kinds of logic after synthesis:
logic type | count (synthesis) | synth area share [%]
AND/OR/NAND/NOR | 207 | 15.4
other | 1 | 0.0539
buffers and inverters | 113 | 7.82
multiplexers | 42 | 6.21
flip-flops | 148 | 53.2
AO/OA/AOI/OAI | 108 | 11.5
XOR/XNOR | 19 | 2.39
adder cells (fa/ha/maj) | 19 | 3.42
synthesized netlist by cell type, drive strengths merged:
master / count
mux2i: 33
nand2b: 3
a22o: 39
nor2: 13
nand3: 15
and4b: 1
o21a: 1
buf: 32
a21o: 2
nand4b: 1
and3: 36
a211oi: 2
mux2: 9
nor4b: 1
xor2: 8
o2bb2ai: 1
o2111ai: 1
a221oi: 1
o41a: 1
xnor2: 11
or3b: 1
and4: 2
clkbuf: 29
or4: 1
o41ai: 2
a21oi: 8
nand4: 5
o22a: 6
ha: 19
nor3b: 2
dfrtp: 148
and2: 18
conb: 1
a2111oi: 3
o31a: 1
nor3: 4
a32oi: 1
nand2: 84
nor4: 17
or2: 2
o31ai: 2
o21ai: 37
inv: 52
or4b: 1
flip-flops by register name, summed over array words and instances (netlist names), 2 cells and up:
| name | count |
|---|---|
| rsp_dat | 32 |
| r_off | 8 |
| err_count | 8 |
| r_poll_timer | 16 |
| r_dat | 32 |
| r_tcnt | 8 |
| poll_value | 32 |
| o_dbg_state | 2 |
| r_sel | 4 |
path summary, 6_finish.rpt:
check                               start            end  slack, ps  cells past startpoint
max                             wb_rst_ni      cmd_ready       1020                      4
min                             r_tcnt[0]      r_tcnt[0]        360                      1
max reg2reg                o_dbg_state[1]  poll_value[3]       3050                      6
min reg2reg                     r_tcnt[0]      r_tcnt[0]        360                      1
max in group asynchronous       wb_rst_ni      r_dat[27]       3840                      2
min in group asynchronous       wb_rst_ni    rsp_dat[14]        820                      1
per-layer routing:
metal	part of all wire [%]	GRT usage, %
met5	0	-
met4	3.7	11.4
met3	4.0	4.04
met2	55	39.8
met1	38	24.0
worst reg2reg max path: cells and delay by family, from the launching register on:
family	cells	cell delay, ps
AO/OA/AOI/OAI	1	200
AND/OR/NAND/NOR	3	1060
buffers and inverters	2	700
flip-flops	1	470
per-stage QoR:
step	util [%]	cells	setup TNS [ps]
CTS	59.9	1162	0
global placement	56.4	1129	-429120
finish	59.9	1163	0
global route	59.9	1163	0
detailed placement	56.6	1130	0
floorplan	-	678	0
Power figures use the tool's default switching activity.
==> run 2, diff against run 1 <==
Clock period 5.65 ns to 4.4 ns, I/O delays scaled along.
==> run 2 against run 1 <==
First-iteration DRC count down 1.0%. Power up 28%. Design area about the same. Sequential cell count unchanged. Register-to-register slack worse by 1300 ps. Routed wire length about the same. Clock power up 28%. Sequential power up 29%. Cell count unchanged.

==================================================

EXERCISE GOAL: Whenever the word "placement" appears in a line above, copy that line.

SOLUTION FOR THIS EXERCISE:
global placement	56.4	1129	-429120
detailed placement	56.6	1130	0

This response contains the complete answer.